Y Faria, en silencio, entregó el papel a Dantès, quien, esta vez, volvió a leer con avidez las palabras siguientes trazadas con una tinta roja, como de herrumbre:

Este día 25 de abril de 1498, ha

Alejandro VI, y temiendo que no

quiera además heredar de mí, y reser

y Bentivoglio, muertos envenenados,

mi heredero universal, que he es

por haberlo visitado conmigo, es decir en

isla de Montecristo, todo lo que pos

rías, diamantes, joyas; tesoro cuya exis

que puede ascender más o menos a dos mil

encontrará levantando la vigésima pie

cala del este en línea recta. Dos aber

en esas grutas: el tesoro está en la parte más a

el cual tesoro le lego y le cedo en to

único heredero.

25 de abril de 1498

—Ahora —repuso el abate—, lea este otro papel.

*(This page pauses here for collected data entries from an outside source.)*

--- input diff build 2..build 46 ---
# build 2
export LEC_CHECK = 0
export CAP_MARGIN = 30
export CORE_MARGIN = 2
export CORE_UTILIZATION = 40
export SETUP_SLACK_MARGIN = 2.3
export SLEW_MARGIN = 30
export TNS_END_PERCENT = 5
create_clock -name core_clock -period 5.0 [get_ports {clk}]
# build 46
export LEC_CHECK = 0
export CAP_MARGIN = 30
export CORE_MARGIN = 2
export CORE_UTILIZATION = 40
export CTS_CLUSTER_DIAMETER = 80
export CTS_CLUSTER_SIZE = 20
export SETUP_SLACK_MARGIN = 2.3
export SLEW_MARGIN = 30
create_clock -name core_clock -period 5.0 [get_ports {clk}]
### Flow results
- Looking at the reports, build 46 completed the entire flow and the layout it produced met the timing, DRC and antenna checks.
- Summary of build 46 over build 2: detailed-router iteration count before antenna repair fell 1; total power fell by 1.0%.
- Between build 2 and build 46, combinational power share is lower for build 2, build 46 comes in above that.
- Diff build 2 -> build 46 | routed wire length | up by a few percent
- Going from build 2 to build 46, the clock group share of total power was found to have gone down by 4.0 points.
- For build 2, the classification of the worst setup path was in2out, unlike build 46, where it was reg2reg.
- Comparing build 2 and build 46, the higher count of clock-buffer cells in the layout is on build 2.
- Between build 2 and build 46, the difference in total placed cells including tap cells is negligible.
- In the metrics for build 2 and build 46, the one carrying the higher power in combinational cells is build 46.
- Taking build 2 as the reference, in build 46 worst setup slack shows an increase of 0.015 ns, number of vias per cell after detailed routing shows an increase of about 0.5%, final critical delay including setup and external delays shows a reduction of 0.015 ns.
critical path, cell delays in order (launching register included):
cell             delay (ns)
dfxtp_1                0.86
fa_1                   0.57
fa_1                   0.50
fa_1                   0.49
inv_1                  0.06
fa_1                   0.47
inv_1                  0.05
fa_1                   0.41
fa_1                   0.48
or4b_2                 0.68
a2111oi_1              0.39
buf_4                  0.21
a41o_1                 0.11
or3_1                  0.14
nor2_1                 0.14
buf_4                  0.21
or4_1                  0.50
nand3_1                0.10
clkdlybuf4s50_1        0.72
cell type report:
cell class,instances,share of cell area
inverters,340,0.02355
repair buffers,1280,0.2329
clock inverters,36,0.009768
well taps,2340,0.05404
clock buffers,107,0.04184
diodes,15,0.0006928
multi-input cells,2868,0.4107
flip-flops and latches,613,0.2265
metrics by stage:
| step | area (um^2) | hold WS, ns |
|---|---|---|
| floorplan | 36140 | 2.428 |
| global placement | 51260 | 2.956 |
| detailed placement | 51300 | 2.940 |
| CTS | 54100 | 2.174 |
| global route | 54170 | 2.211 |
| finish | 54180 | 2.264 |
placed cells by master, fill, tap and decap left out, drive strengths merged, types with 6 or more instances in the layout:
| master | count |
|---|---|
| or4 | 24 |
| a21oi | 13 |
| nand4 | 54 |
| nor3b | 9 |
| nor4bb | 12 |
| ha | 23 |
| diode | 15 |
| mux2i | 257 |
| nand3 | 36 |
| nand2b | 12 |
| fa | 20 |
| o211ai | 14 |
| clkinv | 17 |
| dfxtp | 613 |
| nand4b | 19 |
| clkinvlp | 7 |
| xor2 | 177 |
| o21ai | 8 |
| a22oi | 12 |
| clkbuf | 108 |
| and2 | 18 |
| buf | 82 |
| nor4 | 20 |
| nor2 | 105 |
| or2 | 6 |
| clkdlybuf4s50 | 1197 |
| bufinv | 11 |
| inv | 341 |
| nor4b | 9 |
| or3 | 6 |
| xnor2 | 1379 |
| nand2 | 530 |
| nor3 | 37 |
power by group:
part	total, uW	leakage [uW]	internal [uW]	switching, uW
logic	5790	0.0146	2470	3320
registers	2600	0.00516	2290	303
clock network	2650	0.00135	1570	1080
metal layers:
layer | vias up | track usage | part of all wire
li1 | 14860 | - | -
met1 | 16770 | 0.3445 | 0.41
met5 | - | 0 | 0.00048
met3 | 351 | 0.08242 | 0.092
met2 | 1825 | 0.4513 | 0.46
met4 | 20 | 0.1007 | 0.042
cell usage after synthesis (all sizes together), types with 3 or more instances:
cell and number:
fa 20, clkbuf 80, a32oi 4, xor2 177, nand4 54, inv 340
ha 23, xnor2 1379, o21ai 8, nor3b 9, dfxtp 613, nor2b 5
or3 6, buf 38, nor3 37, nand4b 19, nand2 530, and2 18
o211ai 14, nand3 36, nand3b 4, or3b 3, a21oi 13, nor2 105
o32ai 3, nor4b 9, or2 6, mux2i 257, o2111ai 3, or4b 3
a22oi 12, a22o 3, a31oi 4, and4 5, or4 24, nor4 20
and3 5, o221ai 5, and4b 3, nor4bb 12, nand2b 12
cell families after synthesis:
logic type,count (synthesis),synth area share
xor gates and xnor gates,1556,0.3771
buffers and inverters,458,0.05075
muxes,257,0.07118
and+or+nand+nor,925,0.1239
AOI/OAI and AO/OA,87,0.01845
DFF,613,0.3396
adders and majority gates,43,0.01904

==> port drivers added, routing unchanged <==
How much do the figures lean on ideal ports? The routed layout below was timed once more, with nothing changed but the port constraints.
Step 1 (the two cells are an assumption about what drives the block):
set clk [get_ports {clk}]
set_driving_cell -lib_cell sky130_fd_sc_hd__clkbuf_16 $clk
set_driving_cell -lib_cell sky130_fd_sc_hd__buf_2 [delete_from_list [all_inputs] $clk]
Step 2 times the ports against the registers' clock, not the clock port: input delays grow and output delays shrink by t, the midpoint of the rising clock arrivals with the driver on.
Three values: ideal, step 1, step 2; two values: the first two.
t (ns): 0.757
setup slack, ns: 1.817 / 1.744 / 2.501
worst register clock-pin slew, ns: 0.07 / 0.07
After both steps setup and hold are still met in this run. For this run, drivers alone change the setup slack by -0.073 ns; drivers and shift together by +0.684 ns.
Context: an optimization exercise on an open-source flow, tuned for small area, a short achievable clock period and few clock cycles per item. The choices shown serve that exercise and are no tape-out recipe. RTL that was checked went through simulation tests only; none was proved equivalent to the original.

## lg_enc
module lg_enc (
    input  wire        clk,
    input  wire        rst,           
    input  wire        cmd_valid,
    output wire        cmd_ready,
    input  wire [2:0]  cmd_ec,        
    input  wire        cmd_lossless,  
    input  wire        cmd_trg,
    input  wire        cmd_ev,
    input  wire [4:0]  cmd_pos,
    input  wire        cmd_load,      
    input  wire [11:0] cmd_pred1,
    input  wire [11:0] cmd_pred2,
    input  wire        smp_valid,
    output wire        smp_ready,
    input  wire [11:0] smp_data,
    output reg         out_valid,
    input  wire        out_ready,
    output reg  [31:0] out_data,
    output reg  [5:0]  out_len,
    output reg         out_last
);
For scale: ~48,000 um2 of cells after synthesis.
Settings: LEC_CHECK=0, CAP_MARGIN=20, CORE_MARGIN=2, CORE_UTILIZATION=60, SLEW_MARGIN=20; clock period 35.0 ns.
standard.sh (not shown) runs the stock make flow with config.mk's settings and CLKGATE_MAP_FILE= SYNTH_SCRIPT=/design/flow/synth_recipe.tcl, a recipe that flattens the netlist after the stock synthesis.
==> flow/flow/run.sh <==
#!/bin/bash
# The standard layout, with two changes to how it is made:
#  - the port buffers are sky130_fd_sc_hd__buf_4 instead of the default pick
#    (a delay buffer);
#  - clock tree synthesis runs without dummy loads.
# make's full output goes to flow_make.log; ORFS keeps each step's log under
# orfs/logs.
set -euo pipefail
export BUFFER_PORTS_ARGS="-buffer_cell sky130_fd_sc_hd__buf_4"
export CTS_ARGS="-sink_clustering_enable -repair_clock_nets -dont_use_dummy_load"
bash standard.sh > flow_make.log 2>&1
The first run completed with no timing, DRC or antenna violations.
Testbench counts at the start, summed over its fixed seeds: cycles 11,232, blocks 320.
Next try:
--- a/flow/flow/run.sh
+++ b/flow/flow/run.sh
@@ -5 +5,2 @@
-#  - clock tree synthesis runs without dummy loads.
+#  - clock tree synthesis runs without dummy loads, with sink clusters of
+#    up to 24 flip-flops.
@@ -10 +11 @@
-export CTS_ARGS="-sink_clustering_enable -repair_clock_nets -dont_use_dummy_load"
+export CTS_ARGS="-sink_clustering_enable -repair_clock_nets -dont_use_dummy_load -sink_clustering_size 24 -sink_clustering_max_diameter 120"
Via count came out lower by 1.0%; fmax stays flat; wire length is lower by 1.8%; cell area fell by 2.3%.

lg_enc, a different RTL version from the one above (not shown whole).
Size: about 4600 cells after synthesis, ~95 I/O pins, ~50000 um^2 of cells after synthesis.
clock: 35.0 ns
lec_check: 0
cap_margin: 20
core_margin: 2
core_utilization: 40
slew_margin: 20
==> flow/flow/run.sh <==
#!/bin/bash
# The standard layout, with the port buffers made of sky130_fd_sc_hd__buf_4
# instead of the default pick (a delay buffer). make's full output goes to
# flow_make.log; ORFS keeps each step's log under orfs/logs.
set -euo pipefail
export BUFFER_PORTS_ARGS="-buffer_cell sky130_fd_sc_hd__buf_4"
bash standard.sh > flow_make.log 2>&1
Edit:
==> flow/run.sh (new file) <==
#!/bin/bash
# synth_recipe.tcl (not shown) runs the flow's synth.tcl, then flattens the netlist and writes it again
# the make line also repeats each setting of config.mk as NAME=value (left out here)
make -C /OpenROAD-flow-scripts/flow DESIGN_CONFIG=/design/flow/config.mk WORK_HOME=/design/flow/orfs CLKGATE_MAP_FILE= SYNTH_SCRIPT=/design/flow/synth_recipe.tcl finish
Settings changed: CORE_UTILIZATION 40 to 50, CTS_BUF_LIST set to sky130_fd_sc_hd__clkbuf_8, CTS_CLUSTER_DIAMETER set to 60, CTS_CLUSTER_SIZE set to 20.
removed: flow/flow/run.sh
removed: flow/standard.sh
=>
- synthesized cell count does not change
No functional check of the RTL was part of any run of this note.

Setup of run 1:
Another version of the RTL of lg_enc (not shown whole).
For scale: ~860 flip-flops, ~47000 sq um of cells after synthesis.
clock: 35.0 ns
lec_check: 0
cap_margin: 20
core_margin: 2
core_utilization: 60
slew_margin: 20
run.sh (not shown) runs the stock make flow with config.mk's settings and CLKGATE_MAP_FILE= SYNTH_SCRIPT=/design/flow/synth_recipe.tcl, a recipe that flattens the netlist after the stock synthesis.
Stock flow here: none of the scripts above is used.
Testbench counts of run 1, summed over its fixed seeds: cycles 11,232, blocks 320.
#### Input delta (run 2 over run 1)
Settings: CTS_CLUSTER_DIAMETER newly set to 120; CTS_CLUSTER_SIZE newly set to 24.
==> flow/flow/run.sh (new file) <==
#!/bin/bash
# The standard layout, with two changes to how it is made:
#  - the port buffers are sky130_fd_sc_hd__buf_4 instead of the default pick
#    (a delay buffer);
#  - clock tree synthesis runs without dummy loads.
# make's full output goes to flow_make.log; ORFS keeps each step's log under
# orfs/logs.
set -euo pipefail
export BUFFER_PORTS_ARGS="-buffer_cell sky130_fd_sc_hd__buf_4"
export CTS_ARGS="-sink_clustering_enable -repair_clock_nets -dont_use_dummy_load"
bash standard.sh > flow_make.log 2>&1
==> flow/standard.sh (new file) <==
#!/bin/bash
# synth_recipe.tcl (not shown) runs the flow's synth.tcl, then flattens the netlist and writes it again
# the make line also repeats each setting of config.mk as NAME=value (left out here)
make -C /OpenROAD-flow-scripts/flow DESIGN_CONFIG=/design/flow/config.mk WORK_HOME=/design/flow/orfs CLKGATE_MAP_FILE= SYNTH_SCRIPT=/design/flow/synth_recipe.tcl "${@:-finish}"
removed: flow/run.sh
Results
- For run 1 and run 2, there was not a single run that failed to finish clean.
- Number of global-route vias before repair: run 2 vs run 1 down 487
- Per the comparison of run 2 with run 1, total of fill cells in the finished design roughly the same; cell area after layout lower; total via count in the routed design lower.
- Diff run 1 -> run 2: clock-buffer cell count down 19, wire length of the first global-routing pass down about 1.3%, actual slew at the worst max-slew pin flat, critical path depth up 30.
The following lists how run 3 was set up differently from run 2:
Settings: a deleted CTS_CLUSTER_SIZE that had been 24; a deleted CTS_CLUSTER_DIAMETER that had been 120.
==> flow/flow/run.sh <==
#!/bin/bash
# The standard layout, with two changes to how it is made:
#  - the port buffers are sky130_fd_sc_hd__buf_4 instead of the default pick
#    (a delay buffer);
#  - clock tree synthesis runs without dummy loads, with sink clusters of
#    up to 24 flip-flops.
# make's full output goes to flow_make.log; ORFS keeps each step's log under
# orfs/logs.
set -euo pipefail
export BUFFER_PORTS_ARGS="-buffer_cell sky130_fd_sc_hd__buf_4"
export CTS_ARGS="-sink_clustering_enable -repair_clock_nets -dont_use_dummy_load -sink_clustering_size 24 -sink_clustering_max_diameter 120"
bash standard.sh > flow_make.log 2>&1
[summary]
Going from run 2 to run 3, number of CTS-inserted buffers went down; design area went down.
Delta (run 3 minus run 2): average routed wire per standard cell dropped about 1.8%.
Fraction of met3 tracks used by global routing delta for run 3 relative to run 2: 0.83 points lower
NOTE detailed-routed wire length on met3 run 2->run 3 decreased by a few percent
Run 3 went all the way through the flow, and no timing, DRC or antenna check failed.
Every stage of the flow completed for run 2, and the final layout passed the timing, DRC and antenna checks.
Looking at met1 track demand over resource, run 3 sits 0.45 points below run 2.
Re die boundary width: no difference whatsoever between run 3 and run 2.
Looking at DRC marker count from the first detailed-route iteration, run 3 sits below run 2.
Worst setup slack in run 3 is 0.028 ns below run 2.

lg_enc, a different RTL version from the one above (not shown whole).
Size in the first run: about 850 flip-flops.
export LEC_CHECK = 0
export CAP_MARGIN = 20
export CORE_MARGIN = 2
export CORE_UTILIZATION = 40
export SLEW_MARGIN = 20
create_clock -name core_clock -period 35.0 [get_ports {clk}]
standard.sh (not shown) runs the stock make flow with config.mk's settings and CLKGATE_MAP_FILE= SYNTH_SCRIPT=/design/flow/synth_recipe.tcl, a recipe that flattens the netlist after the stock synthesis.
==> flow/flow/run.sh <==
#!/bin/bash
# The standard layout, with the port buffers made of sky130_fd_sc_hd__buf_4
# instead of the default pick (a delay buffer). make's full output goes to
# flow_make.log; ORFS keeps each step's log under orfs/logs.
set -euo pipefail
export BUFFER_PORTS_ARGS="-buffer_cell sky130_fd_sc_hd__buf_4"
bash standard.sh > flow_make.log 2>&1
Rerun with:
==> flow/run.sh (new file) <==
#!/bin/bash
# synth_recipe.tcl (not shown) runs the flow's synth.tcl, then flattens the netlist and writes it again
# the make line also repeats each setting of config.mk as NAME=value (left out here)
make -C /OpenROAD-flow-scripts/flow DESIGN_CONFIG=/design/flow/config.mk WORK_HOME=/design/flow/orfs CLKGATE_MAP_FILE= SYNTH_SCRIPT=/design/flow/synth_recipe.tcl finish
removed: flow/flow/run.sh
removed: flow/standard.sh
Effect:
- The new run completed with no timing, DRC or antenna violations
- global-route usage decreases by 0.18 points
- hold slack got worse by 0.0070 ns
- sequential share of layout area barely changes
No run of this note included a check of the RTL's function; only the layout flow was run.

lg_enc, a different RTL version from the one above (not shown whole).
Size: about 4400 cells after synthesis, about 860 flip-flops, ~49000 um2 of cells after synthesis.
// lg_enc
module lg_enc (
    input  wire        clk,
    input  wire        rst,           
    input  wire        cmd_valid,
    output wire        cmd_ready,
    input  wire [2:0]  cmd_ec,        
    input  wire        cmd_lossless,  
    input  wire        cmd_trg,
    input  wire        cmd_ev,
    input  wire [4:0]  cmd_pos,
    input  wire        cmd_load,      
    input  wire [11:0] cmd_pred1,
    input  wire [11:0] cmd_pred2,
    input  wire        smp_valid,
    output wire        smp_ready,
    input  wire [11:0] smp_data,
    output reg         out_valid,
    input  wire        out_ready,
    output reg  [31:0] out_data,
    output reg  [5:0]  out_len,
    output reg         out_last
);
Settings: LEC_CHECK=0, CAP_MARGIN=20, CORE_MARGIN=2, CORE_UTILIZATION=40, SLEW_MARGIN=20; clock period 35.0 ns.
run.sh (not shown) runs the stock make flow with config.mk's settings and CLKGATE_MAP_FILE= SYNTH_SCRIPT=/design/flow/synth_recipe.tcl, a recipe that flattens the netlist after the stock synthesis.
Stock flow here: none of the scripts above is used.
The starting point finished clean.
Edit:
==> flow/flow/run.sh (new file) <==
#!/bin/bash
# The standard layout, with the port buffers made of sky130_fd_sc_hd__buf_4
# instead of the default pick (a delay buffer). make's full output goes to
# flow_make.log; ORFS keeps each step's log under orfs/logs.
set -euo pipefail
export BUFFER_PORTS_ARGS="-buffer_cell sky130_fd_sc_hd__buf_4"
bash standard.sh > flow_make.log 2>&1
==> flow/standard.sh (new file) <==
#!/bin/bash
# synth_recipe.tcl (not shown) runs the flow's synth.tcl, then flattens the netlist and writes it again
# the make line also repeats each setting of config.mk as NAME=value (left out here)
make -C /OpenROAD-flow-scripts/flow DESIGN_CONFIG=/design/flow/config.mk WORK_HOME=/design/flow/orfs CLKGATE_MAP_FILE= SYNTH_SCRIPT=/design/flow/synth_recipe.tcl "${@:-finish}"
removed: flow/run.sh
Effect: Via count is higher slightly. Maximum frequency climbs by a few percent. Worst hold slack gets better by 0.0066 ns.
No run of this note included a check of the RTL's function; only the layout flow was run.

## port drivers added, routing unchanged
No port has a modelled driver above. Below, the same layouts with a new extraction and two added sets of constraints. Step 1 (the two cells are an assumption about what drives the block):
set clk [get_ports {clk}]
set_driving_cell -lib_cell sky130_fd_sc_hd__clkbuf_16 $clk
set_driving_cell -lib_cell sky130_fd_sc_hd__buf_2 [delete_from_list [all_inputs] $clk]
Step 2 also shifts input and output timing later by t, the mid clock arrival at the registers, as if the neighbouring blocks saw the same clock. Three values: no drivers, after step 1, after step 2; two values: the first two.
run | t, ns | setup WS [ns] | hold WS [ns] | clock arrival spread, ns | worst data-port slew with drivers (ns)
the first run of note 1 | 0.696 | 26.827 / 26.757 / 26.178 | 0.371 / 0.371 / 0.371 | 0.102 / 0.102 | 0.06
the second run of note 1 | 0.658 | 26.815 / 26.749 / 26.229 | 0.387 / 0.387 / 0.387 | 0.068 / 0.068 | 0.06
the first run of note 2 | 0.748 | 26.214 / 26.155 / 25.592 | 0.414 / 0.414 / 0.414 | 0.047 / 0.047 | 0.05
the second run of note 2 | 0.813 | 25.689 / 25.622 / 25.480 | 0.351 / 0.351 / 0.351 | 0.105 / 0.106 | 0.07
run 1 | 0.716 | 26.448 / 26.378 / 26.335 | 0.406 / 0.406 / 0.406 | 0.084 / 0.083 | 0.06
run 2 | 0.685 | 26.695 / 26.695 / 26.660 | 0.363 / 0.363 / 0.363 | 0.127 / 0.128 | 0.06
run 3 | 0.649 | 26.667 / 26.667 / 26.617 | 0.391 / 0.391 / 0.391 | 0.070 / 0.071 | 0.06
the first run of note 4 | 0.750 | 26.681 / 26.615 / 26.272 | 0.418 / 0.418 / 0.418 | 0.060 / 0.061 | 0.08
the second run of note 4 | 0.764 | 26.348 / 26.276 / 26.284 | 0.411 / 0.411 / 0.411 | 0.042 / 0.042 | 0.07
the first run of note 5 | 0.731 | 26.422 / 26.353 / 26.283 | 0.383 / 0.383 / 0.383 | 0.068 / 0.068 | 0.09
the second run of note 5 | 0.731 | 26.783 / 26.713 / 26.397 | 0.389 / 0.389 / 0.389 | 0.052 / 0.052 | 0.07
After both steps setup and hold are still met in every run listed. For the first run of note 1, which loses most, drivers alone change the setup slack by -0.070 ns; drivers and shift together by -0.649 ns.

Y mostró a Dantès una segunda hoja con otros fragmentos de líneas.

Dantès lo cogió y leyó:

biendo sido invitado a cenar por Su Santidad

contento con haberme hecho pagar el capelo cardenalicio,

varme la misma suerte de los cardenales Crapara

declaro a mi sobrino Guido Spada,

condido en un lugar que él conoce

las grutas de la pequeña

eía en lingotes, en oro-moneda, pedre-

tencia yo conozco, que

lones de escudos romanos, y que

dra a partir de la pequeña

turas han sido practicadas

lejada de la segunda,

tal propiedad, como a mi

ARSPADA

Faria le seguía ardientemente con la mirada.

—Y ahora —dijo, cuando vio que Dantès había llegado a la última línea— junte los dos fragmentos y juzgue usted mismo.

Dantès obedeció; los dos fragmentos juntos formaban el conjunto siguiente:

Este día 25 de abril de 1498, ha…biendo sido invitado a cenar por Su Santidad Alejandro VI, y temiendo que no… contento con haberme hecho pagar el capelo cardenalicio, quiera además heredar de mí, y reser…varme la misma suerte de los cardenales Crapara y Bentivoglio, muertos envenenados, … declaro a mi sobrino Guido Spada, mi heredero universal, que he es…condido en un lugar que él conoce por haberlo visitado conmigo, es decir en… las grutas de la pequeña isla de Montecristo, todo lo que pos…eía en lingotes, en oro-moneda, pedrerías, diamantes, joyas; tesoro… cuya existencia yo conozco, que puede ascender más o menos a dos mil…lones de escudos romanos, y que encontrará levantando la vigésima pie…dra a partir de la pequeña cala del este en línea recta. Dos aber…turas han sido practicadas en esas grutas: el tesoro está en la parte más a…lejada de la segunda, el cual tesoro le lego y le cedo en to…tal propiedad, como a mi único heredero.

25 de abril de 1498

CES…ARSPADA

—Y bien, ¿comprende ahora?

—¿Era la declaración del cardenal Spada y el testamento que buscaban desde hacía tanto tiempo? —dijo Edmond todavía incrédulo.

—¡Oh! Sí, mil veces sí.

—¿Quién lo ha reconstruido así?

—Yo, que con la ayuda del fragmento que quedaba adiviné el resto, midiendo la longitud de las líneas con las del papel y descubriendo el sentido de lo quemado a través del sentido visible, como uno se guía en un subterráneo con un residuo de luz que viene de arriba.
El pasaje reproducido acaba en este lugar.